If you want to clarify the subject who heard the story, declare a topic with 나는(난).
난 네가 내 아들이란 얘길 들었다 : As for me, (I) heard a story that tells that you are my son. (this final sentence looks simple, but it has a quite complex structure, especially the "아들이란" part.)
The Korean passive and causative conjugations pose many confusing aspects, and most Korean materials don't even teach this part properly. This grammar part may even be hard for some native Korean speakers. For example, 굽다 has two meanings and their conjugational forms are completely different.
- 굽다1 : bend
- 굽어지다 : to (naturally) become bent : (-어지다 is always passive. in this case, 굽다 follows the regular conjugation rule. this "naturally" means "not by someone intentionally")

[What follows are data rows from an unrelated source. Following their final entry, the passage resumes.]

[src/rtl/seq_mult_pkg.sv]
// Shared types and sizing helpers for the iterative shift-add multiplier.
package seq_mult_pkg;

    typedef enum logic [1:0] {
        IDLE,
        CALC,
        DONE
    } seq_mult_state_t;

    // Counter must be able to hold WIDTH itself (the finishing CALC step).
    function automatic int unsigned cnt_w(input int unsigned width);
        return $clog2(width + 1);
    endfunction

endpackage

[src/rtl/seq_mult_step.sv]
// One shift-add iteration: adds the multiplicand, shifted by the bit index,
// into the accumulator when the current multiplier bit is set.
module seq_mult_step
    import seq_mult_pkg::*;
#(
    parameter int unsigned WIDTH = 4,
    parameter int unsigned CNT_W = 3
) (
    input  logic [2*WIDTH-1:0] i_acc,
    input  logic [WIDTH-1:0]   i_mcand,
    input  logic               i_mplr_bit,
    input  logic [CNT_W-1:0]   i_cnt,
    output logic [2*WIDTH-1:0] o_acc_next
);

    logic [2*WIDTH-1:0] w_mcand_ext;

    assign w_mcand_ext = {{WIDTH{1'b0}}, i_mcand};
    assign o_acc_next  = i_mplr_bit ? (i_acc + (w_mcand_ext << i_cnt)) : i_acc;

endmodule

- 굽히다 : to make something become bent , to bend something : (this -히 is causative)
- 굽혀지다 : to become bent by someone : (causative -히 + passive -어지다. try to pronounce 굽히어지다 fast then you get 굽혀지다.)
- 굽다2 : to bake
- 구워지다 : to be baked : (-어지다 is always passive. in this case, 굽다 follows the ㅂ irregular conjugation rule. try to pronounce 구우어지다 fast then you get 구워지다.)
※ The "pronounce fast and get something" rule is applied to all verbs except for the irregular 으 dropping verbs. You can see an irregular example of 잠그다 at the end of this page.

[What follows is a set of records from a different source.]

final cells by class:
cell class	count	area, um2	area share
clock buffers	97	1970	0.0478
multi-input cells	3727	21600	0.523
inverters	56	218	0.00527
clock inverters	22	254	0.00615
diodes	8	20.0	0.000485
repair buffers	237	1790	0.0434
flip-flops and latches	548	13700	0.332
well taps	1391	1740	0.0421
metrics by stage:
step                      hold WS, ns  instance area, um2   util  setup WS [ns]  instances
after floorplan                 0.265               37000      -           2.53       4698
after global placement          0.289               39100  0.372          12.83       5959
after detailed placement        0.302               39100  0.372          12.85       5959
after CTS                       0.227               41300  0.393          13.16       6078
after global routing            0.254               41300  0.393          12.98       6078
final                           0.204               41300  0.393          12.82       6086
[src/rtl/router_iport_param_if.sv]
// Router input port bus bundle.
// Groups the serial frame input, the arbiter request/grant pair and the
// deserialised word/status outputs of one router input port.
//   slave  modport : used by router_iport_param (samples i_*, drives o_*)
//   master modport : used by whatever feeds the port (drives i_*, samples o_*)
// Handshake: o_req is a level request that stays high from the cycle after
// the last address bit until the packet ends, drops or aborts; i_gnt is only
// looked at while the port is waiting in REQ, and one sampled i_gnt=1 moves
// the port to payload reception. o_wvalid/o_eop/o_drop/o_err are
// single-cycle pulses with no back-pressure.
// o_state_dbg exposes the port FSM state encoding for observation.
interface router_iport_param_if #(
  parameter int ADDR_W = 4,
  parameter int DATA_W = 8
);
  localparam int WB_W = $clog2(DATA_W + 1);

  logic              i_frame;
  logic              i_data;
  logic              i_gnt;
  logic [ADDR_W-1:0] o_dst_addr;
  logic              o_req;
  logic [DATA_W-1:0] o_wdata;
  logic              o_wvalid;
  logic [WB_W-1:0]   o_wbits;
  logic              o_eop;
  logic              o_drop;
  logic              o_err;
  logic [2:0]        o_state_dbg;

  modport slave (
    input  i_frame, i_data, i_gnt,
    output o_dst_addr, o_req, o_wdata, o_wvalid, o_wbits,
           o_eop, o_drop, o_err, o_state_dbg
  );

  modport master (
    output i_frame, i_data, i_gnt,
    input  o_dst_addr, o_req, o_wdata, o_wvalid, o_wbits,
           o_eop, o_drop, o_err, o_state_dbg
  );
endinterface
$ cat config.mk
export PLATFORM = sky130hd
export DESIGN_NAME = hazard_ctrl
export DESIGN_NICKNAME = d
export VERILOG_FILES = /design/src/rtl/hazard_ctrl.sv
export SDC_FILE = /design/constraint.sdc
export NUM_CORES = 1
export LEC_CHECK = 0
export BUFFER_PORTS_ARGS = -buffer_cell sky130_fd_sc_hd__buf_2
export CELL_PAD_IN_SITES_DETAIL_PLACEMENT = 0
export CELL_PAD_IN_SITES_GLOBAL_PLACEMENT = 1
export CORE_UTILIZATION = 30
export CTS_CLUSTER_DIAMETER = 200
export DETAILED_ROUTE_END_ITERATION = 8
export HOLD_SLACK_MARGIN = 0.02
export PLACE_DENSITY_LB_ADDON = 0.1
export SKIP_CTS_REPAIR_TIMING = 1
export SLEW_MARGIN = 20
export SYNTH_ARGS = -nofsm -noshare
export SYNTH_HDL_FRONTEND = slang
export SYNTH_SLANG_ARGS = --single-unit
$ cat constraint.sdc
create_clock -name i_clk -period 1.9 [get_ports i_clk]
set_input_delay 0.095 -clock i_clk [delete_from_list [all_inputs] [get_ports i_clk]]
set_output_delay 0.095 -clock i_clk [all_outputs]
set_load 0.05 [all_outputs]
$ cat src/rtl/hazard_ctrl.sv
// Hazard/stall/flush controller with debug run/halt/step FSM for a 5-stage pipeline.
// Optional stall-cycle counter is built only when HAZARD_STALL_CNT_EN is defined.
module hazard_ctrl #(
  parameter int NB_REG = 5,
  parameter int NB_CNT = 32
) (
  input  logic              i_clk,
  input  logic              i_rst,
  input  logic [NB_REG-1:0] i_id_rs_num,
  input  logic [NB_REG-1:0] i_id_rt_num,
  input  logic              i_id_uses_rt,
  input  logic              i_id_is_brh,
  input  logic [NB_REG-1:0] i_id_dst_num,
  input  logic              i_id_wr_en,
  input  logic              i_id_is_load,
  input  logic              i_flush,
  input  logic              i_dbg_halt,
  input  logic              i_dbg_run,
  input  logic              i_dbg_step,
  input  logic              i_cnt_clr,
  output logic              o_pc_enb,
  output logic              o_if_id_enb,
  output logic              o_pipe_enb,
  output logic              o_id_ex_bubble,
  output logic              o_if_id_flush,
  output logic              o_halted,
  output logic [NB_CNT-1:0] o_stall_cnt
);

  typedef enum logic [1:0] {
    ST_RUN  = 2'd0,
    ST_HALT = 2'd1,
    ST_STEP = 2'd2
  } state_t;

  state_t            state_q, state_d;
  logic              ex_vld_q, ex_vld_d;
  logic              ex_load_q, ex_load_d;
  logic [NB_REG-1:0] ex_dst_q, ex_dst_d;
  logic              mem_vld_q, mem_vld_d;
  logic              mem_load_q, mem_load_d;
  logic [NB_REG-1:0] mem_dst_q, mem_dst_d;

  logic match_ex_s;
  logic match_mem_s;
  logic stall_s;
  logic advance_s;

  // Dependency detection; slots never hold register 0 as valid, so r0 cannot match.
  always_comb begin
    match_ex_s  = ex_vld_q & ((ex_dst_q == i_id_rs_num) |
                              (i_id_uses_rt & (ex_dst_q == i_id_rt_num)));
    match_mem_s = mem_vld_q & ((mem_dst_q == i_id_rs_num) |
                               (i_id_uses_rt & (mem_dst_q == i_id_rt_num)));
    stall_s     = (match_ex_s & ex_load_q) |
                  (i_id_is_brh & match_ex_s) |
                  (i_id_is_brh & match_mem_s & mem_load_q);
    advance_s   = (state_q == ST_RUN) | (state_q == ST_STEP);
  end

  // Debug FSM next state; RUN has priority over STEP when both are asserted in HALT.
  always_comb begin
    state_d = state_q;
    case (state_q)
      ST_RUN: begin
        if (i_dbg_halt) state_d = ST_HALT;
        else            state_d = ST_RUN;
      end
      ST_HALT: begin
        if (i_dbg_run)       state_d = ST_RUN;
        else if (i_dbg_step) state_d = ST_STEP;
        else                 state_d = ST_HALT;
      end
      ST_STEP: state_d = ST_HALT;
      default: state_d = ST_RUN;
    endcase
  end

  // Shadow pipeline: a stalled ID instruction enters EX as a bubble.
  always_comb begin
    if (advance_s) begin
      ex_vld_d   = i_id_wr_en & ~stall_s & (i_id_dst_num != {NB_REG{1'b0}});
      ex_dst_d   = i_id_dst_num;
      ex_load_d  = i_id_is_load;
      mem_vld_d  = ex_vld_q;
      mem_dst_d  = ex_dst_q;
      mem_load_d = ex_load_q;
    end else begin
      ex_vld_d   = ex_vld_q;
      ex_dst_d   = ex_dst_q;
      ex_load_d  = ex_load_q;
      mem_vld_d  = mem_vld_q;
      mem_dst_d  = mem_dst_q;
      mem_load_d = mem_load_q;
    end
  end

  // State and shadow registers.
  always_ff @(posedge i_clk) begin
    if (i_rst) begin
      state_q    <= ST_RUN;
      ex_vld_q   <= 1'b0;
      ex_dst_q   <= {NB_REG{1'b0}};
      ex_load_q  <= 1'b0;
      mem_vld_q  <= 1'b0;
      mem_dst_q  <= {NB_REG{1'b0}};
      mem_load_q <= 1'b0;
    end else begin
      state_q    <= state_d;
      ex_vld_q   <= ex_vld_d;
      ex_dst_q   <= ex_dst_d;
      ex_load_q  <= ex_load_d;
      mem_vld_q  <= mem_vld_d;
      mem_dst_q  <= mem_dst_d;
      mem_load_q <= mem_load_d;
    end
  end

  // Pipeline controls; while reset is held everything is frozen and ID/EX gets a NOP.
  always_comb begin
    if (i_rst) begin
      o_pc_enb       = 1'b0;
      o_if_id_enb    = 1'b0;
      o_pipe_enb     = 1'b0;
      o_id_ex_bubble = 1'b1;
      o_if_id_flush  = 1'b0;
    end else begin
      o_pc_enb       = advance_s & ~stall_s;
      o_if_id_enb    = advance_s & ~stall_s;
      o_pipe_enb     = advance_s;
      o_id_ex_bubble = stall_s;
      o_if_id_flush  = i_flush & advance_s & ~stall_s;
    end
    o_halted = (state_q == ST_HALT);
  end

`ifdef HAZARD_STALL_CNT_EN
  logic [NB_CNT-1:0] cnt_q, cnt_d;

  // Saturating stall counter; clear wins over increment.
  always_comb begin
    if (i_cnt_clr) begin
      cnt_d = {NB_CNT{1'b0}};
    end else if (advance_s & stall_s & (cnt_q != {NB_CNT{1'b1}})) begin
      cnt_d = cnt_q + {{(NB_CNT-1){1'b0}}, 1'b1};
    end else begin
      cnt_d = cnt_q;
    end
  end

  // Counter register.
  always_ff @(posedge i_clk) begin
    if (i_rst) cnt_q <= {NB_CNT{1'b0}};
    else       cnt_q <= cnt_d;
  end

  assign o_stall_cnt = cnt_q;
`else
  logic cnt_clr_unused_s;
  assign cnt_clr_unused_s = i_cnt_clr;
  assign o_stall_cnt      = {NB_CNT{1'b0}};
`endif

endmodule

# == Word level (Yosys, flattened, before mapping) ==
# Index checks and enable logic that the tools add are counted.
# word_totals
wordCells,42
regBits,16
inputBits,26
output_inout_bits,38
# classes
bitwise_logic,19
n_eq_ne,6
n_mux,8
reduce_logical,2
# op_table
operator,count
== test 5 bit,4
bitwise AND 1 bit,13
one-hot mux 2 bit (3 select lines),1
2-to-1 mux 1 bit,5
OR 1 bit,5
nonzero test 5 bit,1
2-to-1 mux 2 bit,2
== test 2 x 1 -> 1 bit (second input constant),1
== test 2 bit (second input constant),1
zero test 2 bit,1
NOT 1 bit,1

# == Depth between registers and ports, before layout ==
# depth
word_depth,10
depth_mapped,5
ltp_nobuf,5

# == Least setup slack after synthesis ==
# OpenSTA, ideal clock, no wires.
# synth_timing
path_kind,flip-flop to output port
startpoint,register state_q[0]
endpoint,output o_if_id_flush
path_slack_ns,-1.089
n_path_buf,1
required_time_ns,1.805
arrival_time_ns,2.894
stages_incl_launch_ff,5
path_cell_list,dfxtp_1 -> clkbuf_1 -> nor2_1 -> nor4b_2 -> and2_1
# synth_between
elab_chain_len,5
# synth_lines
element,line,source
from (decl),36,"state_t state_q, state_d;"
from (signal assigned),109,state_q <= state_d;
== test 2 bit / zero test 2 bit (equally long branches),58,advance_s = (state_q == ST_RUN) | (state_q == ST_STEP);
OR 1 bit *,58,
bitwise AND 1 bit * (2 in a row),132,o_if_id_flush = i_flush & advance_s & ~stall_s;
2-to-1 mux 1 bit *,121,if (i_rst) begin
to (decl),25,"output logic o_if_id_flush,"
# Every way passes the cells marked *; elsewhere a longest branch is shown, timed or not.

# == Worst setup path in the final report ==
# layout_timing
startpoint,register ex_dst_q[2]
endpoint,output o_if_id_flush
# layout_between
elab_chain_len,10
# layout_lines
element,line,source
from (decl),39,"logic [NB_REG-1:0] ex_dst_q, ex_dst_d;"
from (signal assigned),103,ex_dst_q <= {NB_REG{1'b0}};
from (signal assigned),111,ex_dst_q <= ex_dst_d;
== test 5 bit,52,(i_id_uses_rt & (ex_dst_q == i_id_rt_num)));
bitwise AND 1 bit,52,
OR 1 bit *,51,match_ex_s = ex_vld_q & ((ex_dst_q == i_id_rs_num) |
bitwise AND 1 bit *,51,
bitwise AND 1 bit (on tied branches),"55, 56",
OR 1 bit *,55,stall_s = (match_ex_s & ex_load_q) |
OR 1 bit *,56,(i_id_is_brh & match_ex_s) |
NOT 1 bit *,132,
bitwise AND 1 bit *,132,
2-to-1 mux 1 bit *,121,
# Marks and branches as above.

==> results.md <==
Job:
- The tool flagged a number of max-cap violations equal to 0.

Yosys:
- The per-instance average area after synthesis is approximately 8.8 sq um.
- Counting flops and latches in the post-synthesis netlist gives 16.
- The count of mapped cells out of synthesis is 126.
- Yosys attributes the largest share of cell area to sky130_fd_sc_hd__dfxtp_1 (29%), sky130_fd_sc_hd__buf_4 (22%), sky130_fd_sc_hd__mux2i_1 (12%).
- The distinct cell type count of the synthesized netlist is 25.
- The cell area after technology mapping is roughly 1100 sq um.
- The number of warnings reported in the yosys synthesis log is 0.
- The biggest area contributor in the post-synthesis netlist is sky130_fd_sc_hd__dfxtp_1.
- The fraction of the yosys area taken by sequential cells is about 29%.
- The synthesized design devotes to its leading area cell type between 20% and 30% of total area.

Clock tree:
- In this run the number of H-tree levels came out at 1.
- At the later pin of the worst-skew pair, clock insertion delay measures between 0.2 and 0.3 ns.
- The number of buffers inserted during clock tree synthesis is 3.
- The clock tree from TritonCTS is done.
- The clock slew seen by the registers of the worst setup and hold paths is around 0.07 ns.
- The maximum buffer depth of the clock tree is 2.
- The root buffer cell chosen for the clock tree is sky130_fd_sc_hd__clkbuf_8.
- Clock tree synthesis found a total of 16 sinks.

Die:
- The initial core utilization is between 30% and 40%.
- The die span in x is between 60 and 70 um.
- The floorplan has 21 rows.
- The die outline area is between 3000 and 4000 sq um.
- The floorplan step defined a core boundary enclosing 3440 sq um.
- 64 I/O pins were placed.
- The vertical extent of the die is 62.9 um.

Setup path:
- The top fanout value on the critical path is 4.
- STA classifies the critical path startpoint as a flip-flop.
- The startpoint of the worst setup timing path is ex_dst_q[2].
- At the worst endpoint, the arrival time is 1.88 ns.
- The data required time at the worst endpoint is roughly 1.8 ns.
- The class of the most critical setup path is reg -> out.
- The launch point of the worst reg-to-reg path is ex_dst_q[2].
- The capturing element type of the critical path is an output pin.
- Measured in cells, the most critical reg-to-reg path has a length of 5.

Status:
- The final reports fail on setup timing.
- The run finished, with violations left.

Timing:
- The sum of negative setup slack is -0.0831 ns.
- The share of the clock period used by the worst path is 104%.
- Based on the critical path, the design can be clocked at up to 0.507 GHz.
- The final critical delay including setup and external delays is between 1.5 and 2 ns.
- Setup violations remaining at the end of the flow were counted as 4.
- Setup repair after global routing could not meet its margin everywhere.
- The final count of hold timing violations is 0.
- The worst clock skew is between 0.003 and 0.004 ns.
- Setup slack on the critical path of the routed design comes to -0.0735 ns.
- The count of final max-slew check failures was 0.

Drt:
- The detailed router placed around 820 vias in this run.
- The detailed-routing iteration count for the pre-antenna-repair pass is 4.
- After detailed routing, the average wire length per cell comes to 10.7 um.
- The vias per cell is 4.05.
- The number of nets with antenna violations after detailed routing is 0.
- The routed design has between 2000 and 2500 um of wire.
- The DRC violations left is 0.
- The number of design-rule violations left by the first detailed-router iteration is 2.

Place:
- The placer's final routability congestion estimate is a little under 0.7.
- In this run the tool buffered the top-level ports with 30 buffer cells.
- The HPWL reported at the end of detailed placement is around 1700 um.
- The pre-CTS setup slack is about 0.11 ns.
- Once placement completed, the tool counted placed cells totaling slightly below 200.

GRT:
- The largest net degree at the start of global routing is 19.
- The total overflow left after global routing is 0.
- The number of global-route vias before repair is 723.
- The first global-routing pass estimated between 3000 and 4000 um of wire.
- The initial antenna violation count was 0.
- The global-route usage over all layers is roughly 11%.

Final layout:
- The synthesis-to-finish area growth is 15.2%.
- The library cells used most frequently in the layout, excluding fill and tap cells, are sky130_fd_sc_hd__conb_1 (32), sky130_fd_sc_hd__buf_2 (28), sky130_fd_sc_hd__nor2_1 (15), sky130_fd_sc_hd__dfxtp_1 (15).
- The number of nets in the layout is roughly 180.
- The utilization of the core after routing is 37.2%.
- The layout has between 300 and 400 filler cells.
- In the final layout, the multi-input gates occupy 662 sq um.
- The count of antenna diodes in the layout is 0.
- The sequential cell area is roughly 320 sq um.
- The library cell used most frequently in the layout, excluding fill and tap cells, is sky130_fd_sc_hd__conb_1.
- The final instance count without filler cells is just over 200.
- The proportion of layout cells with a drive suffix above 1 is around 27%.

Power:
- The fraction of power consumed by sequential logic is a little under two fifths.
- In this run the power spent charging and discharging nets is 0.386 mW.
- The overall power of the completed layout is approximately 1 mW.
- The clock share of power is 30.2%.
- The share of total power in combinational logic is 32.8%.
- The ratio of total power to cell area is 794 nW/um^2.
- Net switching is between 30% and 40% of the power.
- The internal power of the cells totals 0.631 mW.
- The highest ir drop seen on vdd is between 0.2 and 0.3 mV.
- For this design the static power due to leakage is 0.584 nW.

Worst hold path:
- The class of the tightest hold or removal check is in -> reg.
- Along the worst hold path, the cell count comes to 2.
- The worst hold path begins at i_dbg_run.
## worst max-delay path: stages, from the launching register on
cell	delay, ns
sky130_fd_sc_hd__dfxtp_2	0.34
sky130_fd_sc_hd__xor2_1	0.16
sky130_fd_sc_hd__or4_1	0.51
sky130_fd_sc_hd__o22ai_2	0.23
sky130_fd_sc_hd__nor4b_4	0.08
sky130_fd_sc_hd__and2_4	0.16
sky130_fd_sc_hd__buf_6	0.14
## metrics by stage
step / area (sq um) / hold slack [ns]
6_report: 1280 / 0.0209
5_1_grt: 1280 / 0.0284
3_5_place_dp: 1210 / 0.284
2_1_floorplan: 1260 / 0.172
3_3_place_gp: 1210 / 0.278
4_1_cts: 1260 / 0.0157
## area by class of cell
class	count	share of cell area, %
timing repair buffer	32	14.2
multi-input combinational	103	51.7
clock buffer	4	4.30
tap	46	4.49
sequential	16	25.1
inverter	1	0.293
## final timing paths
kind              endpoint  slack [ns]
min reg2reg       ex_vld_q        0.49
max reg2reg       ex_vld_q        0.32
max          o_if_id_flush       -0.07
min             state_q[1]        0.02
## synth_stat cells (all sizes together)
| cell | n |
|---|---|
| buf | 34 |
| dfxtp | 16 |
| nor2 | 16 |
| mux2i | 13 |
| xnor2 | 13 |
| xor2 | 7 |
| or4 | 4 |
| clkbuf | 3 |
| nand2 | 3 |
| nand3 | 2 |
| nand4 | 2 |
| nor3 | 2 |
| nor4b | 2 |
| and2 | 1 |
| conb | 1 |
| inv | 1 |
| nand2b | 1 |
| o21a | 1 |
| o21ai | 1 |
| o22ai | 1 |
| o2bb2ai | 1 |
| o32a | 1 |
## registers in the layout (all words and copies together) (netlist names)
signal,cells
ex_dst_q,5
ex_load_q,1
ex_vld_q,1
mem_dst_q,5
mem_load_q,1
mem_vld_q,1
state_q,2
## power by group through the flow
stage	clock (mW)	combinational (mW)	sequential (mW)
final	0.307	0.334	0.376
after global routing	0.329	0.355	0.379
after CTS	0.319	0.330	0.376
after detailed placement	0	0.329	0.384
after global placement	0	0.329	0.384
after floorplan	0	0.326	0.379
## cell families (layout without fill, tap and decap cells)
kind of cell           Yosys count  in the layout  synth area share [%]
buffers and inverters           38             37                  24.1
other                            1             32                 0.337
multiplexers                    13             13                  11.7
AO/OA/AOI/OAI                    5              5                  3.94
flip-flops                      16             16                  28.8
XOR/XNOR                        20             20                  15.7
AND/OR/NAND/NOR                 33             33                  15.4
## routing by layer
| metal | routed length [um] | GRT usage, % |
|---|---|---|
| met5 | 0 | 0 |
| met3 | 90 | 2.37 |
| met1 | 987 | 13.9 |
| met4 | 38 | 6.98 |
| met2 | 1050 | 17.6 |
(Power assumes the default switching activity.)
### src/rtl/spi_master_if.sv
// Host/link bundle for spi_master. 'master' is the SPI master's own view,
// 'slave' is the view of whoever drives commands and MISO (host, bench, slave).
interface spi_master_if #(
    parameter int ADDR_SIZE = 8
);
    logic                 cmd_valid;
    logic                 cmd_ready;
    logic [1:0]           cmd_op;
    logic [ADDR_SIZE-1:0] cmd_data;
    logic                 SS_n;
    logic                 MOSI;
    logic                 MISO;
    logic                 rd_valid;
    logic [ADDR_SIZE-1:0] rd_data;
    logic                 busy;
    logic                 proto_err;

    modport master (
        input  cmd_valid, cmd_op, cmd_data, MISO,
        output cmd_ready, SS_n, MOSI, rd_valid, rd_data, busy, proto_err
    );

    modport slave (
        output cmd_valid, cmd_op, cmd_data, MISO,
        input  cmd_ready, SS_n, MOSI, rd_valid, rd_data, busy, proto_err
    );
endinterface

### src/rtl/spi_master_shreg.sv
// Datapath for spi_master: loadable MSB-first shift-out frame register,
// MSB-first shift-in capture register and the shared per-state bit counter.
module spi_master_shreg
    import spi_master_pkg::*;
#(
    parameter int FW    = FRAME_W,
    parameter int AS    = ADDR_SIZE_DEF,
    parameter int CNT_W = 5
) (
    input  logic             clk,
    input  logic             rst,
    input  logic             ld,
    input  logic [FW-1:0]    frame,
    input  logic             shift,
    input  logic             cap,
    input  logic             miso,
    input  logic             cnt_clr,
    input  logic             cnt_en,
    output logic             msb,
    output logic [AS-1:0]    cap_next,
    output logic [CNT_W-1:0] cnt
);
    logic [FW-1:0] sreg;
    // Only AS-1 bits are stored; the final bit goes straight into cap_next.
    logic [AS-2:0] ireg;

    assign msb      = sreg[FW-1];
    assign cap_next = {ireg, miso};

    always_ff @(posedge clk or posedge rst) begin
        if (rst) begin
            sreg <= '0;
            ireg <= '0;
            cnt  <= '0;
        end else begin
            if (ld)
                sreg <= frame;
            else if (shift)
                sreg <= {sreg[FW-2:0], 1'b0};

            if (ld)
                ireg <= '0;
            else if (cap)
                ireg <= cap_next[AS-2:0];

            if (ld || cnt_clr)
                cnt <= '0;
            else if (cnt_en)
                cnt <= cnt + CNT_W'(1);
        end
    end

endmodule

In the example above, -히 is a causative suffix, but it can be a passive suffix either in many other verbs.
- 먹다 : to eat
- 먹히다 : to be eaten : (this -히 is passive)
- 먹혀지다 : to be eaten : (passive -히 + passive -어지다. this is wrong as it is a double passive)
- 먹이다 : to make/let someone eat , to feed : (this -이 is causative)
- 먹여지다 : to be fed : (causative -이 + passive -어지다. this is correct but hardly used.)
In some cases, the passive and causative forms are morphologically identical.
- 보다 : to see
- 보이다1 : to be seen : (this -이 is passive)
- 보여지다1 : to be seen : (passive -이 + passive -어지다, this usage is wrong as it is a double passive)
- 보이다2 : to make/let someone see , to show : (this -이 is causative. to avoid confusion, 보여주다 is used in most cases)
- 보여지다2 : to be shown : (causative -이 + passive -어지다)
Many verbs have two possible passive forms but only one of them is preferred in most cases. (the less preferred one might even sound unnatural) Some verbs, however, the two passive forms are equally preferred, either one is fine.
- 믿다 : to believe
- 믿기다 : to be believed : (this -기 is passive)
- 믿어지다 : to be believed : (-어지다 is passive)
- 믿겨지다 : to be believed : (passive -기 + passive -어지다. this is wrong as it is a double passive)
- 믿게 하다 : to make/let someone believe something : (in this case, -게 하다 is the proper causative form)
There are some verbs that even most native Koreans fail to conjugate correctly.
- 잊다 : to forget
- 잊히다 : to be forgotten : (passive -히)
- 잊어지다 : to be forgotten : (passive -어지다, this form is correct but hardly used)
- 잊혀지다 : to be forgotten : (a double passive using both -히 and -어지다. this is wrong)
- 잊게 하다 : to make/let someone forget something : (in this case, -게 하다 is the proper causative form)
Not to be confused with the normal causative+passive forms. (they look like the double passive form but they are different.)
- 숨다 : to hide : (intransitive)
- 숨기다 : to make/let something become hidden, to hide something : (causative -기)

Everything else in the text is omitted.